My goal is to aggregate a pandas DataFrameGroupBy Object using the agg function.
In order to do that, I am generating a dictionary that I'm going to unpack to kwargs using dict unpacking through **dict
. This dictionary is required to contain the new column name as the key and a tuple as the value. The first value of the tuple is the column name that gets squeezed to a series and given to the second value as the input of lambda series: ...
.
agg_dict = {
f"{cat_name}_count": ('movement_state', lambda series: series.value_counts()[cat_name])
for cat_name in ml_data['category_column'].cat.categories
}
# Aggregating
agg_ml_data = ml_data.groupby(['col1', 'col2']).agg(**agg_dict)
What actually happens now is kinda weird for me.
Assuming:
ml_data['category_column'].cat.categories
Index(['cat1', 'cat2', 'cat3'], dtype='object')

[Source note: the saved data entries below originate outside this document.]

Background: an optimization exercise with open tools, aiming at small area. Do not read the settings as production practice. In this exercise RTL edits were held to simulation tests only and were not proved equivalent to the original. Power is estimated from default activity; no workload was simulated.

## design/flow/run.sh

```bash
#!/bin/bash
# synth_recipe.tcl (not shown) runs the flow's synth.tcl, then flattens the netlist and writes it again
# the make line also repeats each setting of config.mk as NAME=value (left out here)
make -C /OpenROAD-flow-scripts/flow DESIGN_CONFIG=/design/flow/config.mk WORK_HOME=/design/flow/orfs CLKGATE_MAP_FILE= SYNTH_SCRIPT=/design/flow/synth_recipe.tcl finish
```

## design/flow/config.mk

```make
export PLATFORM = sky130hd
export DESIGN_NAME = reg_file_sb
export DESIGN_NICKNAME = reg_file_sb
export VERILOG_FILES = /design/flow/design.v
export SDC_FILE = /design/flow/constraint.sdc
export NUM_CORES = 4
export LEC_CHECK = 0
export CAP_MARGIN = 20
export CORE_MARGIN = 2
export CORE_UTILIZATION = 40
export SLEW_MARGIN = 20
```

## design/flow/constraint.sdc

```tcl
create_clock -name core_clock -period 5.0 [get_ports {clk}]
set_input_delay 1.0000 -clock core_clock [delete_from_list [all_inputs] [get_ports {clk}]]
set_output_delay 1.0000 -clock core_clock [all_outputs]
set_load 0.01 [all_outputs]
```

## design/flow/design.v

```verilog
package reg_file_pkg;
  localparam int DATA_W_DEF = 32;
  localparam int ADDR_W_DEF = 5;
  localparam int NUM_RD_DEF = 2;
  typedef enum logic {
    ZERO_REG_OFF = 1'b0,
    ZERO_REG_ON  = 1'b1
  } zero_reg_e;
  function automatic integer slice_off(input integer idx, input integer width);
    slice_off = idx * width;
  endfunction
endpackage
module rf_scoreboard
#(
  parameter int        ADDR_W   = reg_file_pkg::ADDR_W_DEF,
  parameter logic      ZERO_REG = 1'b1   
) (
  input  logic                 clk,
  input  logic                 reset,
  input  logic                 wr_en,
  input  logic [ADDR_W-1:0]    wr_addr,
  input  logic                 rsv_en,
  input  logic [ADDR_W-1:0]    rsv_addr,
  input  logic                 flush,
  output logic [2**ADDR_W-1:0] busy_vec
);
  localparam int DEPTH = 2**ADDR_W;
  logic [DEPTH-1:0] busy_d, busy_q;
  always_comb begin
    busy_d = busy_q;
    if (wr_en)  busy_d[wr_addr]  = 1'b0;
    if (rsv_en) busy_d[rsv_addr] = 1'b1;
    if (flush)  busy_d           = '0;
    if (ZERO_REG == 1'b1) busy_d[0] = 1'b0;
  end
  always_ff @(posedge clk or negedge reset) begin
    if (!reset) busy_q <= '0;
    else        busy_q <= busy_d;
  end
  assign busy_vec = busy_q;
endmodule
module reg_file_sb
#(
  parameter int        DATA_W   = reg_file_pkg::DATA_W_DEF,
  parameter int        ADDR_W   = reg_file_pkg::ADDR_W_DEF,
  parameter int        NUM_RD   = reg_file_pkg::NUM_RD_DEF,
  parameter logic      ZERO_REG = 1'b1   
) (
  input  logic                     clk,
  input  logic                     reset,
  input  logic                     rd_en,
  input  logic [NUM_RD*ADDR_W-1:0] rd_addr,
  output logic [NUM_RD*DATA_W-1:0] rd_data,
  output logic [NUM_RD-1:0]        rd_busy,
  input  logic                     wr_en,
  input  logic [ADDR_W-1:0]        wr_addr,
  input  logic [DATA_W-1:0]        wr_data,
  input  logic                     rsv_en,
  input  logic [ADDR_W-1:0]        rsv_addr,
  input  logic                     flush,
  output logic [2**ADDR_W-1:0]     busy_vec
);
  localparam int DEPTH = 2**ADDR_W;
  logic [DEPTH-1:0][DATA_W-1:0] mem_d, mem_q;
  logic [NUM_RD*DATA_W-1:0]     rd_data_d, rd_data_q;
  logic [NUM_RD-1:0]            rd_busy_d, rd_busy_q;
  logic [ADDR_W-1:0]            rd_idx [NUM_RD];
  logic [DEPTH-1:0]             busy_q;
  logic                         wr_fire;
  rf_scoreboard #(
    .ADDR_W  (ADDR_W),
    .ZERO_REG(ZERO_REG)
  ) u_scoreboard (
    .clk     (clk),
    .reset   (reset),
    .wr_en   (wr_en),
    .wr_addr (wr_addr),
    .rsv_en  (rsv_en),
    .rsv_addr(rsv_addr),
    .flush   (flush),
    .busy_vec(busy_q)
  );
  assign wr_fire = wr_en &&
                   !((ZERO_REG == 1'b1) && (wr_addr == '0));
  always_comb begin
    for (int i = 0; i < NUM_RD; i++) begin
      rd_idx[i] = rd_addr[reg_file_pkg::slice_off(i, ADDR_W) +: ADDR_W];
    end
  end
  always_comb begin
    mem_d = mem_q;
    if (wr_fire) mem_d[wr_addr] = wr_data;
  end
  always_comb begin
    rd_data_d = rd_data_q;
    rd_busy_d = rd_busy_q;
    if (rd_en) begin
      for (int i = 0; i < NUM_RD; i++) begin
        rd_data_d[reg_file_pkg::slice_off(i, DATA_W) +: DATA_W] =
          (wr_fire && (wr_addr == rd_idx[i])) ? wr_data : mem_q[rd_idx[i]];
        rd_busy_d[i] = busy_q[rd_idx[i]] &
                       ~(wr_en && (wr_addr == rd_idx[i]));
      end
    end
  end
  always_ff @(posedge clk or negedge reset) begin
    if (!reset) begin
      mem_q     <= '0;
      rd_data_q <= '0;
      rd_busy_q <= '0;
    end else begin
      mem_q     <= mem_d;
      rd_data_q <= rd_data_d;
      rd_busy_q <= rd_busy_d;
    end
  end
  assign rd_data  = rd_data_q;
  assign rd_busy  = rd_busy_q;
  assign busy_vec = busy_q;
endmodule
```

==> results_dict.tcl <==
set metrics [dict create \
    finalCritPeriodShare_pct 69.7 \
    cts_root_buffer "clkbuf_16" \
    ys.flop_type "dfrtp_1" \
    r2r_start "mem_q[787]" \
    ctsLongestPathBuffers 3 \
    synth_seq_area_share_pct 47.6 \
    cts_hold_buf 0 \
    fin_worst_skew_ns 0.0225 \
    required_ns 5.64 \
    p_sw_mw 8.04 \
    r2r_cells 5 \
    layout-drive-gt1-share_pct 45.0 \
    hold_viol_final 0 \
    synth_edf_count 0 \
    cp.arrival_ns 4.13 \
    fp.dieW_um 388 \
    core-area_um2 146000 \
    maxSlewViolCount 0 \
    async_reset_ff_share_pct 100 \
    via_count 37800 \
    ys_ff_latch 1121 \
    portBuffers 154 \
    dieArea_um2 150000 \
    htree_levels 4 \
    initial_core_util_pct 40.4 \
    p_total_mw 28.9 \
    hold_path.class "in -> async" \
    pwr-share-seq_pct 44.7 \
    chipHeight_um 388 \
    antenna_found_initial 9 \
    layout.nets 4032 \
    grt_pass1_wl_mm 283 \
    cp_slowest_cell "clkdlybuf4s50_1" \
    fmax_mhz 287 \
    worstMarginPinSlew_ns 1.16 \
    std_cell_rows 140 \
    area_growth_pct 13.4 \
    timing.rr.end "rd_data_q[51]" \
    max_stage_delay_ns 0.53 \
    power_leakage_nw 28.9 \
    routedWlPerCell_um 31.8 \
    finalWirelength_mm 190 \
    syn_inst 3983 \
    grt.total_usage_pct 25.4 \
    path_max_fanout 32 \
    worstSkewPairLatency_ns 0.78 \
    worstSetupStartpointType "primary input" \
    clk_pin_slew_ns 0.06 \
    crit_family "simple AND/OR/NAND/NOR gates" \
    p_clk_share_pct 33.8 \
    swShare_pct 27.8 \
    cts_resized 0 \
    synth_area_per_cell_um2 14.8 \
    fin_setup_tns_ns 0 \
    power.internal_mw 20.9 \
    ir_drop_mv 0.357 \
    grt_pass1_vias 39200 \
    syn_area_um2 59000 \
    yosys_warnings 3 \
    num_io_pins 156 \
    cts_tree "built" \
    worst-setup-path-type "in -> reg" \
    combPwrFrac_pct 21.5 \
    powerDensity_nw_per_um2 432 \
    cts_num_sinks 1121 \
    dr.first_iter.drc_count 3597 \
    critPathBufInv 3 \
    status "finished clean" \
    fin_crit_ns 3.49 \
    grt_remaining_overflow 0 \
    numCtsBuffers 131 \
    path_cells "clkdlybuf4s50_1, inv_2, ha_1, nor3b_1, ha_1, nand2b_1, a211oi_2, buf_4, and2_4, nand2_4, mux2_1" \
    dr.pass1.iters 6 \
    synth_nets 4046 \
    ys_types 68 \
    cap_violations 0 \
    finalSetupViolCount 0 \
    viasPerCell 6.31 \
    grt_start_max_net_pins 137 \
    cts_setup_buffers 0 \
    hpwl_mm 110 \
    antenna_left 0 \
    fillCellCount 12700 \
    regToRegSetupSlack_ns 3.04 \
    place_congestion 0.826 \
    drc_errors 0 \
    maxSlewHeadroom_pct 22.4 \
    rsz0062_at_grt "false" \
    end_kind "flip-flop" \
    cpMostUsedCell "ha_1" \
]
-- state kept, by name, summed over array words and instances, names as in the netlist --
register and flops:
mem_q 1024, rd_busy_q 2, rd_data_q 64, u_scoreboard.busy_q 31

The correct value counts for one group are
one_group['category_column'].value_counts()
| category_column
cat1 | 2
cat2 | 9
cat3 | 6
Expected output for one group:
cat1_count | cat2_count | cat3_count |
---|---|---|
2 | 9 | 6 |
Actual output for one group
cat1_count | cat2_count | cat3_count |
---|---|---|
6 | 6 | 6 |
Somehow, python executes the dict comprehension for the lambda function not as expected and uses just the last category value cat3
when indexing series.value_counts()[cat_name]
. I would expect, that the lambda functions are created as the dictionary itself is. Any idea on how to resolve that problem?